Katherine Hempstead, who studies health insurance issues at the Robert Wood Johnson Foundation, said she had thought UnitedHealth would find California too attractive to pass up.
“The handful of ‘maybe’ states United identified at the beginning of this saga made it appear that they might have a preference for states with more stable and mature individual markets,” Hempstead said. “But the recent exit from New Jersey followed by this announcement about California has basically extinguished that line of thought.”
Palmer said UnitedHealth policyholders will know their options for 2017 coverage when health plans and rates for next year are announced in July.
The state exchange had limited UnitedHealth to selling exchange plans in several smaller markets for 2016 because it didn’t participate the first two years. Those areas are predominantly rural counties in Northern California, but they also include Santa Barbara, Ventura and San Luis Obispo counties.
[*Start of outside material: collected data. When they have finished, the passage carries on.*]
### config.mk
export PLATFORM = sky130hd
export DESIGN_NAME = nc_frame_loader
export DESIGN_NICKNAME = d
export VERILOG_FILES = /design/src/rtl/nc_pkg.sv /design/src/rtl/nc_hist_buf.sv /design/src/rtl/nc_frame_loader.sv
export SDC_FILE = /design/constraint.sdc
export NUM_CORES = 1
export LEC_CHECK = 0
export CORE_MARGIN = 5
export CORE_UTILIZATION = 48
export CTS_BUF_LIST = sky130_fd_sc_hd__clkbuf_4
export CTS_CLUSTER_SIZE = 12
export DETAILED_ROUTE_END_ITERATION = 16
export GPL_ROUTABILITY_DRIVEN = 0
export HOLD_SLACK_MARGIN = 0.05
export PLACE_DENSITY = 0.93
export REMOVE_ABC_BUFFERS = 1
export SLEW_MARGIN = 0
export SYNTH_ARGS = -nofsm -noshare
export SYNTH_HDL_FRONTEND = slang
export SYNTH_SLANG_ARGS = --single-unit
export TNS_END_PERCENT = 30
### constraint.sdc
create_clock -name clk -period 2.8 [get_ports clk]
set_input_delay 0.28 -clock clk [delete_from_list [all_inputs] [get_ports clk]]
set_output_delay 0.28 -clock clk [all_outputs]
set_load 0.01 [all_outputs]
### src/rtl/nc_pkg.sv
// ============================================================================
// Module  : nc_pkg
// Brief   : Shared state encoding, frame constant and sample packing helper
//           for the FFT frame loader.
// Revision: 1.0
// ============================================================================
`default_nettype none

package nc_pkg;

    typedef enum logic [1:0] {
        FILL   = 2'd0,
        WAIT   = 2'd1,
        REPLAY = 2'd2
    } nc_state_t;

    localparam int NC_FRAME_LEN = 128;
    localparam int NC_DWIDTH    = 32;
    localparam int NC_SWIDTH    = 16;

    // Real part = sign-extended sample in the upper half, imaginary part = 0.
    function automatic logic [NC_DWIDTH-1:0] nc_pack_sample(input logic [NC_SWIDTH-1:0] s);
        logic signed [NC_DWIDTH/2-1:0] re;
        re = (NC_DWIDTH/2)'($signed(s));
        return {re, {(NC_DWIDTH/2){1'b0}}};
    endfunction

endpackage

`default_nettype wire

### src/rtl/nc_hist_buf.sv
// ============================================================================
// Module  : nc_hist_buf
// Brief   : Circular DEPTH x DWIDTH register buffer holding the tail of the
//           previous frame; read back oldest-first from the write pointer.
// Revision: 1.0
// ============================================================================
`default_nettype none

module nc_hist_buf #(
    parameter int DEPTH  = 64,
    parameter int DWIDTH = 32
) (
    input  logic              clk,
    input  logic              rst,
    input  logic              i_wr_en,
    input  logic [DWIDTH-1:0] i_wr_data,
    input  logic              i_rd_start,
    input  logic              i_rd_adv,
    output logic [DWIDTH-1:0] o_rd_data
);

    localparam int AW = (DEPTH > 1) ? $clog2(DEPTH) : 1;
    localparam logic [AW-1:0] c_LAST = AW'(DEPTH - 1);

    logic [DWIDTH-1:0] r_mem [DEPTH];
    logic [AW-1:0]     r_wptr;
    logic [AW-1:0]     r_rptr;

    function automatic logic [AW-1:0] ptr_inc(input logic [AW-1:0] p);
        return (p == c_LAST) ? '0 : p + 1'b1;
    endfunction

    always_ff @(posedge clk) begin
        if (rst) begin
            r_wptr <= '0;
            r_rptr <= '0;
        end else begin
            if (i_wr_en)
                r_wptr <= ptr_inc(r_wptr);
            // Once full, the write pointer always points at the oldest entry.
            if (i_rd_start)
                r_rptr <= r_wptr;
            else if (i_rd_adv)
                r_rptr <= ptr_inc(r_rptr);
        end
    end

    always_ff @(posedge clk) begin
        if (i_wr_en)
            r_mem[r_wptr] <= i_wr_data;
    end

    assign o_rd_data = r_mem[r_rptr];

endmodule

`default_nettype wire

### src/rtl/nc_frame_loader.sv
// ============================================================================
// Module  : nc_frame_loader
// Brief   : Packs a valid/ready sample stream into complex words and writes
//           one FFT frame at a time into the input FIFO.
//           Optional overlap replay enabled by NC_FRAME_OVERLAP_EN.
// Revision: 1.0
// ============================================================================
`default_nettype none

module nc_frame_loader
    import nc_pkg::*;
#(
    parameter int DWIDTH    = 32,
    parameter int SWIDTH    = 16,
    parameter int FRAME_LEN = NC_FRAME_LEN,
    parameter int HOP       = 64
) (
    input  logic              clk,
    input  logic              rst,
    input  logic              in_valid,
    input  logic [SWIDTH-1:0] in_data,
    output logic              in_ready,
    input  logic              fifo_full,
    input  logic              fifo_error,
    input  logic              fft_edone,
    output logic              wr_ce,
    output logic [DWIDTH-1:0] wr_data,
    output logic              frame_rdy,
    output logic [7:0]        frame_seq,
    output logic              err
);

    localparam logic [7:0] c_FRAME_LAST = 8'(FRAME_LEN - 1);
    localparam logic [8:0] c_FRAME_LEN9 = 9'(FRAME_LEN);

    generate
        if (HOP >= FRAME_LEN) begin : g_chk_hop
            $error("HOP must be smaller than FRAME_LEN");
        end
        if (SWIDTH > DWIDTH/2) begin : g_chk_swidth
            $error("SWIDTH must not exceed DWIDTH/2");
        end
    endgenerate

    nc_state_t         r_state;
    nc_state_t         w_state_nxt;
    logic [7:0]        r_wcnt;
    logic              r_run;
    logic              r_wr_ce;
    logic [DWIDTH-1:0] r_wr_data;
    logic              r_full_seen;
    logic [7:0]        r_seq;
    logic              r_err;
    logic [DWIDTH-1:0] w_pack;
    logic [DWIDTH-1:0] w_hist_data;
    logic              w_ready;
    logic              w_accept;
    logic              w_rep_issue;
    logic              w_edone_ok;

    generate
        if (DWIDTH == NC_DWIDTH && SWIDTH == NC_SWIDTH) begin : g_pack_pkg
            assign w_pack = nc_pack_sample(in_data);
        end else begin : g_pack_gen
            logic signed [DWIDTH/2-1:0] w_re;
            assign w_re   = (DWIDTH/2)'($signed(in_data));
            assign w_pack = {w_re, {(DWIDTH/2){1'b0}}};
        end
    endgenerate

`ifdef NC_FRAME_OVERLAP_EN
    localparam int         HDEPTH   = FRAME_LEN - HOP;
    localparam logic [7:0] c_HDEPTH = 8'(HDEPTH);

    logic       r_hist_valid;
    logic [7:0] r_rcnt;
    logic       w_rep_start;

    nc_hist_buf #(
        .DEPTH  (HDEPTH),
        .DWIDTH (DWIDTH)
    ) u_hist (
        .clk        (clk),
        .rst        (rst),
        .i_wr_en    (w_accept),
        .i_wr_data  (w_pack),
        .i_rd_start (w_rep_start),
        .i_rd_adv   (w_rep_issue),
        .o_rd_data  (w_hist_data)
    );

    always_ff @(posedge clk) begin
        if (rst) begin
            r_hist_valid <= 1'b0;
            r_rcnt       <= '0;
        end else begin
            if (w_rep_start)
                r_rcnt <= '0;
            else if (w_rep_issue)
                r_rcnt <= r_rcnt + 1'b1;
            if (r_state == FILL && w_state_nxt == WAIT)
                r_hist_valid <= 1'b1;
        end
    end
`else
    assign w_hist_data = '0;
`endif

    always_comb begin
        w_state_nxt = r_state;
        w_ready     = 1'b0;
        w_rep_issue = 1'b0;
`ifdef NC_FRAME_OVERLAP_EN
        w_rep_start = 1'b0;
`endif
        case (r_state)
            FILL: begin
                // The write already in flight counts against the frame length.
                w_ready = r_run && !fifo_full &&
                          ((9'(r_wcnt) + 9'(r_wr_ce)) < c_FRAME_LEN9);
                if (r_wr_ce && r_wcnt == c_FRAME_LAST)
                    w_state_nxt = WAIT;
            end
            WAIT: begin
                if (fft_edone) begin
`ifdef NC_FRAME_OVERLAP_EN
                    if (r_hist_valid) begin
                        w_state_nxt = REPLAY;
                        w_rep_start = 1'b1;
                    end else begin
                        w_state_nxt = FILL;
                    end
`else
                    w_state_nxt = FILL;
`endif
                end
            end
`ifdef NC_FRAME_OVERLAP_EN
            REPLAY: begin
                if (r_rcnt == c_HDEPTH)
                    w_state_nxt = FILL;
                else
                    w_rep_issue = !fifo_full;
            end
`endif
            default: w_state_nxt = FILL;
        endcase
    end

    assign w_accept   = in_valid && w_ready;
    assign w_edone_ok = (r_state == WAIT) && fft_edone;

    always_ff @(posedge clk) begin
        if (rst) begin
            r_state     <= FILL;
            r_wcnt      <= '0;
            r_run       <= 1'b0;
            r_wr_ce     <= 1'b0;
            r_wr_data   <= '0;
            r_full_seen <= 1'b0;
            r_seq       <= '0;
            r_err       <= 1'b0;
        end else begin
            r_run   <= 1'b1;
            r_state <= w_state_nxt;
            r_wr_ce <= w_accept || w_rep_issue;
            if (w_accept)
                r_wr_data <= w_pack;
            else if (w_rep_issue)
                r_wr_data <= w_hist_data;
            if (w_edone_ok)
                r_wcnt <= '0;
            else if (r_wr_ce)
                r_wcnt <= r_wcnt + 1'b1;
            r_full_seen <= (r_state == WAIT) && (r_full_seen || fifo_full) && !fft_edone;
            if (w_edone_ok)
                r_seq <= r_seq + 1'b1;
            if (fifo_error || (fft_edone && r_state != WAIT))
                r_err <= 1'b1;
        end
    end

    assign in_ready  = w_ready;
    assign wr_ce     = r_wr_ce;
    assign wr_data   = r_wr_data;
    assign frame_rdy = (r_state == WAIT) && (r_full_seen || fifo_full);
    assign frame_seq = r_seq;
    assign err       = r_err;

endmodule

`default_nettype wire

# ---- After elaboration in Yosys (flattened, before gate mapping)
# Cells that the tools add are included.
dict set report op_classes {
  n_lt_le_gt_ge 1
  add_sub_neg 3
  div_mod_pow 0
  reduce_logical 15
  n_mux 5
  n_bitwise 0
  n_eq_ne 5
  shift 0
  multipliers 0
}
# operator count
set op_table {}
lappend op_table {{adder 8 x 1 -> 8 bit (second input constant)} 2}
lappend op_table {{adder 8 x 1 -> 9 bit} 1}
lappend op_table {{< comparator 9 x 8 -> 1 bit (second input constant)} 1}
lappend op_table {{== test 8 x 7 -> 1 bit (second input constant)} 1}
lappend op_table {{logical AND 1 bit} 8}
lappend op_table {{two-way mux 2 bit} 2}
lappend op_table {{!= test 2 bit (second input constant)} 2}
lappend op_table {{one-hot mux 2 bit (2 select lines)} 1}
lappend op_table {{== test 2 x 1 -> 1 bit (second input constant)} 1}
lappend op_table {{logical NOT 1 bit} 2}
lappend op_table {{logical NOT 2 bit} 1}
lappend op_table {{logical OR 1 bit} 2}
lappend op_table {{two-way mux 1 bit} 2}
lappend op_table {{!= test 2 x 1 -> 1 bit (second input constant)} 1}
lappend op_table {{AND reduction 2 bit} 1}
lappend op_table {{OR reduction 2 bit} 1}
dict set report totals {
  rom_bits 0
  mem_bits_rw 0
  mem_count 0
  output_inout_bits 44
  in_bits 22
  latch_bits 0
  regBits 38
  elab_cells 37
}

# ---- Depth between registers and ports, before layout
# Gate-level depths: netlist (run 1).
dict set report logic_depth {
  word_depth 5
  ltp_mapped 6
  depth_no_buf 4
}

# ---- Worst setup path after synthesis (run 1)
# Ideal clock, no wire load.
dict set report synth_path {
  path_kind {register to register}
  startpoint {register r_wr_ce, in the netlist wr_ce}
  endpoint {register r_wr_data[16], in the netlist wr_data[16]}
  stages_incl_launch_ff 7
  setup_slack_ps 1359
  setup_ps 72
  t_arrival_ps 1369
  synth_period_minus_slack_ps 1441
  path_cell_list {dfxtp_1 clkbuf_2 nand4_4 o211ai_1 buf_6 buf_8 mux2i_1}
}
dict set report synth_via {
  elab_chain_len 5
}
# item line
set synth_rtl {}
lappend synth_rtl {{start, declared} nc_frame_loader.sv:49} ;# logic r_wr_ce;
lappend synth_rtl {{start signal, assigned} nc_frame_loader.sv:166} ;# r_wr_ce <= w_accept || w_rep_issue;
lappend synth_rtl {{adder 8 x 1 -> 9 bit} nc_frame_loader.sv:120} ;# ((9'(r_wcnt) + 9'(r_wr_ce)) < c_FRAME_LEN9);
lappend synth_rtl {{< comparator 9 x 8 -> 1 bit} nc_frame_loader.sv:120}
lappend synth_rtl {{logical AND 1 bit} nc_frame_loader.sv:119} ;# w_ready = r_run && !fifo_full &&
lappend synth_rtl {{two-way mux 1 bit} nc_frame_loader.sv:116} ;# case (r_state)
lappend synth_rtl {{logical AND 1 bit} nc_frame_loader.sv:150} ;# assign w_accept = in_valid && w_ready;
lappend synth_rtl {{end signal, assigned} nc_frame_loader.sv:168} ;# r_wr_data <= w_pack;
lappend synth_rtl {{end signal, assigned} nc_frame_loader.sv:170} ;# r_wr_data <= w_hist_data;
lappend synth_rtl {{end, declared} nc_frame_loader.sv:50} ;# logic [DWIDTH-1:0] r_wr_data;
# No other way between the ends.
# A chain may end at the register's enable or synchronous reset.

# ---- Worst setup path in the final report (run 1)
dict set report layout_path {
  startpoint {register r_state[0]}
  endpoint {output port in_ready}
}
dict set report layout_via {
  elab_chain_len 2
}
# item line
set layout_rtl {}
lappend layout_rtl {{start, declared} nc_frame_loader.sv:45} ;# nc_state_t r_state;
lappend layout_rtl {{start signal, assigned} nc_frame_loader.sv:165} ;# r_state <= w_state_nxt;
lappend layout_rtl {{logical NOT 2 bit} nc_frame_loader.sv:116}
lappend layout_rtl {{two-way mux 1 bit} nc_frame_loader.sv:116}
lappend layout_rtl {{end, declared} nc_frame_loader.sv:22} ;# output logic in_ready,
# No other way between the ends.

==> reports/qor.yml, run 1 <==
outcome:
  status: "completed"
synthesis:
  synthCells: 182
  synth_top_cell_by_area: "dfxtp_1"
  synth.distinct_cells: 31
  dominantRegCellSynth: "dfxtp_1"
  synth_commonest_cells: "nand2_1 (39), dfxtp_1 (37), mux2i_1 (17), buf_4 (16), nor2_1 (11)"
  yosys_warnings: 0
  netlist_area_um2: 1652
  ys_seq_area_share_pct: 44.85
  ys_ff_latch: 37
  synth_top_area_share_pct: 44.85
  syn_avg_cell_area_um2: 9.075
  synth_edf_count: 0
  synthArstFlopShare_pct: 0
  yosys.cell_count.top_type: "nand2_1"
  synthTopCellsByArea: "dfxtp_1 (45%), mux2i_1 (10%), nand2_1 (8.9%), buf_4 (7.3%), a21oi_1 (2.7%)"
cts:
  clkLatencyLatePin_ns: 0.34
  postCtsSetupBuffers: 0
  cts_buffers: 5
  tritoncts: "built"
  clkSlewWorstSetupHoldPaths_ns: 0.10
  cts_resized: 0
  clockBufferDepth: 2
  clock-sinks: 37
  htreeDepth: 2
  cts-root-buf: "clkbuf_4"
  ctsHoldBuffers: 0
critical_path:
  worstSetupEndpoint: "in_ready"
  slowest_delay_ns: 0.53
  cp_max_fo: 7
  r2r_end: "wr_data[23]"
  r2r_cells: 4
  endpoint_kind: "primary output"
  critical_path_required_ns: 2.52
  critPathKind: "reg2out"
  r2r_slack_ns: 1.31
  cp_slowest_cell: "clkdlybuf4s50_1"
  crit_cells: 3
  crit_path_cell_trace: "nor4b_4 > o21a_1 > clkdlybuf4s50_1"
  worstPathArrival_ns: 1.78
  path_delay_family: "buffers and inverters"
  startpoint: "r_state[0]"
  r2r_start: "wr_ce"
  startpoint_type: "flop"
  crit_buf_inv: 1
power:
  peakVddDrop_mv: 0.2581
  powerDensity_nw_per_um2: 420.8
  seqPwrFrac_pct: 59.7
  combPwrFrac_pct: 11.7
  pwr-share-clk_pct: 28.5
  intPower_mw: 0.6958
  p_sw_mw: 0.2135
  p_leak_nw: 0.8885
  swShare_pct: 23.48
cells_and_area:
  final_cell_count_no_fill: 279
  nNetsFinal: 257
  stdcell_area_um2: 2161
  n_antenna_cell: 0
  area_growth_pct: 30.83
  drive_gt1_share_pct: 6.009
global_routing:
  grt_util_all_layers_pct: 14.90
  grt_max_degree: 23
  grt_overflow_total: 0
  grt_pass1_wl_mm: 5.147
  antenna_found_initial: 0
  grt_pass1_vias: 1238
timing:
  setup_tns_ns: 0
  period_minus_slack_ns: 2.062
  finalSetupViolations: 0
  rsz0062_at_grt: "false"
  clock.fmax_mhz: 484.9
  fin_skew_ns: 0.01387
  fin_crit_sh_pct: 73.65
  final_max_slew_viol_count: 0
  hold_violations: 0
placed_design:
  place_area_um2: 2112
  place_hpwl_mm: 2.470
  io_buffers: 49
  place_inst: 272
die:
  fp.dieW_um: 68.66
  initial_utilization_pct: 49.49
  ios: 66
  die_area_um2: 4714
  die_h_um: 68.66
  rows: 21
  coreArea_um2: 3337
routing:
  wire_per_inst_um: 11.79
  drt_iter0_markers: 63
  remaining_drc_errors: 0
  vias: 1348
  detail_route.wirelength_mm: 3.290
  drtPass1Iterations: 4
  viasPerCell: 4.832
  ant_nets: 0
min_path:
  holdCritPathClass: "reg2reg"
run:
  maxCapViolCount: 0
[cells in the final DEF, fill, tap and decap left out]
| master | n |
|---|---|
| a211oi_1 | 1 |
| a21oi_1 | 9 |
| buf_4 | 3 |
| clkbuf_4 | 6 |
| clkdlybuf4s50_1 | 49 |
| clkinv_1 | 2 |
| conb_1 | 16 |
| dfxtp_1 | 37 |
| ha_1 | 2 |
| inv_1 | 2 |
| mux2i_1 | 17 |
| nand2_1 | 39 |
| nand3_1 | 5 |
| nand3_2 | 1 |
| nand4_1 | 4 |
| nand4_4 | 1 |
| nor2_1 | 11 |
| nor4_1 | 1 |
| nor4b_4 | 1 |
| o211ai_1 | 2 |
| o21a_1 | 1 |
| o21ai_0 | 5 |
| o31ai_1 | 3 |
| or2_2 | 1 |
| or3_1 | 5 |
| or3_2 | 1 |
| or4_1 | 2 |
| xnor2_1 | 1 |
| xor2_1 | 5 |
[final cells by class]
| type | count | area (um^2) |
|---|---|---|
| clock buffer | 6 | 45.04 |
| multi-input combinational | 134 | 789.5 |
| clock inverter | 1 | 3.754 |
| inverter | 3 | 11.26 |
| timing repair buffer | 52 | 513.0 |
| tap | 46 | 57.56 |
| fill | 298 | 1176 |
| sequential | 37 | 740.7 |
[metal layers]
layer / GRT usage, % / vias up / part of all wire, %
met4: 6.700 / 0 / 1.9
li1: - / 684 / -
met2: 25.39 / 50 / 48
met3: 7.618 / 7 / 11
met5: 0 / - / 0
met1: 15.08 / 607 / 39
[registers in the layout, indices dropped and copies added (netlist names)]
| register | cells |
|---|---|
| err | 1 |
| r_state | 1 |
| wr_data | 16 |
| frame_seq | 8 |
| wr_ce | 1 |
| r_full_seen | 1 |
| r_wcnt | 8 |
| r_run | 1 |
[cells by family after synthesis]
family | Yosys count | share of synthesized area, %
buf+inv | 26 | 10.76
fa+ha+maj | 2 | 1.515
other cells | 1 | 0.2271
mux | 17 | 10.30
simple gates | 72 | 21.74
flops | 37 | 44.85
compound gates | 21 | 7.424
xor+xnor | 6 | 3.182
[worst min-delay path by stage]
stage / end / slack [ns] / cells after the start / start
5_1_grt: wr_data[25] / 0.47 / 3 / in_data[9]
6_report: wr_data[19] / 0.46 / 2 / wr_data[19]
4_1_cts: wr_data[22] / 0.46 / 3 / in_data[6]
3_3_place_gp: wr_data[24] / 0.44 / 2 / wr_data[24]
3_5_place_dp: wr_data[19] / 0.46 / 2 / wr_data[19]
2_1_floorplan: frame_seq[1] / 0.35 / 1 / rst
[through the flow]
stage	utilization [%]	power, mW	worst slack, ns	hold WS, ns
6_report	64.75	0.9093	0.7377	0.4647
5_1_grt	64.75	0.9555	0.6839	0.4662
4_1_cts	64.75	0.9270	0.7196	0.4579
3_5_place_dp	63.29	0.6628	0.8173	0.4570
3_3_place_gp	63.29	0.6608	0.8220	0.4428
2_1_floorplan	-	0.5998	0.5416	0.3491
[worst min-delay path: stages (launching register included)]
cell and delay, ns:
dfxtp_1 0.32, nand2_1 0.05, mux2i_1 0.05
[power by group through the flow]
stage | Clock (mW) | Sequential [mW] | Combinational [mW]
after floorplan | 0 | 0.560 | 0.0402
after global placement | 0 | 0.555 | 0.106
after detailed placement | 0 | 0.556 | 0.107
after CTS | 0.276 | 0.543 | 0.108
after global routing | 0.293 | 0.545 | 0.117
final | 0.259 | 0.543 | 0.107
No activity file was read; power rests on OpenSTA's default activity.
==> inputs of run 2 (changes only) <==
Settings changed: CORE_UTILIZATION 48 to 40, PLACE_DENSITY 0.93 to 0.84.
Clock period 2.8 ns to 1.7 ns, I/O delays scaled along.
==> reports/qor.yml, run 2 (synthesis results as in run 1) <==
outcome:
  status: "completed"
cells_and_area:
  final_cell_count_no_fill: 287  # +2.9%
  largest_reg_flops: 16  # unchanged
  n_antenna_cell: 0  # unchanged
  drive_gt1_share_pct: 8.861  # +2.9 points
  multi_input_area_um2: 789.5  # unchanged
  nNetsFinal: 261  # +1.6%
  layout_common_cells: "clkdlybuf4s50_1 (47), nand2_1 (39), dfxtp_1 (34)"
  layout_commonest_cell: "clkdlybuf4s50_1"
  nFillCells: 367  # +23%
  final-seq-area_um2: 744.5  # +0.51%
  area_growth_pct: 33.79
placed_design:
  place_inst: 280  # +2.9%
  io_buffers: 49  # unchanged
  place_hpwl_mm: 2.535  # +2.6%
routing:
  remaining_drc_errors: 0  # unchanged
  viasPerCell: 4.700  # -2.7%
  vias: 1349  # +0.074%
  drt_iter0_markers: 102  # +62%
  ant_nets: 0  # unchanged
  wire_per_inst_um: 11.63  # -1.3%
  drtPass1Iterations: 4  # unchanged
  detail_route.wirelength_mm: 3.339  # +1.5%
global_routing:
  grt_pass1_vias: 1257  # +1.5%
  grt_pass1_wl_mm: 5.409  # +5.1%
  grtUsageMet3_pct: 6.351  # -1.3 points
  grt_overflow_total: 0  # unchanged
  top_usage_layer: "met2"
  grt_max_degree: 33  # +43%
  grt_util_all_layers_pct: 12.60  # -2.3 points
  antenna_found_initial: 0  # unchanged
  use_met1_pct: 14.63  # -0.46 points
  met2_usage_pct: 20.67  # -4.7 points
critical_path:
  critPathKind: "reg2out"
  cp_slowest_cell: "dfxtp_1"
  critical_path_required_ns: 1.53  # -0.99 ns
  cp_max_fo: 7  # unchanged
  worstPathArrival_ns: 1.40  # -0.38 ns
  slowest_delay_ns: 0.43  # -0.10 ns
  startpoint_type: "flop"
  crit_path_cell_trace: "nand4_4 > o21a_1 > dlygate4sd2_1"
  endpoint_kind: "primary output"
die:
  rows: 23  # +9.5%
  ios: 66  # unchanged
  initial_utilization_pct: 41.29  # -8.2 points
  fp.dieW_um: 74.26  # +8.1%
  coreArea_um2: 4000  # +20%
  die_area_um2: 5514  # +17%
  die_h_um: 74.26  # +8.1%
cts:
  cts-root-buf: "clkbuf_4"
  tritoncts: "built"
  htreeDepth: 2  # unchanged
  cts_buffers: 5  # unchanged
  clkLatencyLatePin_ns: 0.32  # -0.02 ns
  clkSlewWorstSetupHoldPaths_ns: 0.10  # about the same
  ctsHoldBuffers: 0  # unchanged
  clock-sinks: 37  # unchanged
  postCtsSetupBuffers: 0  # unchanged
  clockBufferDepth: 2  # unchanged
timing:
  hold_violations: 0  # unchanged
  final_max_slew_viol_count: 0  # unchanged
  period_minus_slack_ns: 1.575
  fin_skew_ns: 0.009653  # -0.004220 ns
  rsz0062_at_grt: "false"
  setup_tns_ns: 0  # unchanged
  clock.fmax_mhz: 635.0
  fin_crit_sh_pct: 92.64
  finalSetupViolations: 0  # unchanged
power:
  powerDensity_nw_per_um2: 679.5  # +61%
  power_mw: 1.501  # +65%
  p_leak_nw: 0.9245  # +4.1%
  peakVddDrop_mv: 0.4618  # +79%
min_path:
  holdCritPathClass: "in2reg"
run:
  maxCapViolCount: 0  # unchanged
## run 2: cell count changes in the layout (fill, tap and decap cells not counted)
| cell | change |
|---|---|
| dlygate4sd2_1 | +2 |
| buf_4 | +3 |
| clkdlybuf4s50_1 | -2 |
| buf_12 | +1 |
| dfxtp_1 | -3 |
| dfxtp_2 | +3 |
In February, Covered California’s executive director, Peter Lee, criticized UnitedHealth for blaming the federal health law for its heavy losses instead of taking responsibility for its own business mistakes.
Lee said UnitedHealth made a series of blunders on rates and networks that led to steep losses on individual policies across the country.
“Instead of saying, ‘We screwed up,’ they said, ‘Obamacare is the problem and we may not play anymore,'” Lee said in a February interview with California Healthline. “It was giving an excuse to Wall Street and throwing the Affordable Care Act under the bus.”
In April, UnitedHealth said it had nearly 800,000 enrollees on exchange plans across the country. It expected that number to fall to about 650,000 by December as people drop off coverage or find other insurance.
New York and Nevada have said that UnitedHealth will participate in the individual markets there and the company has filed plans to sell similar plans in Virginia.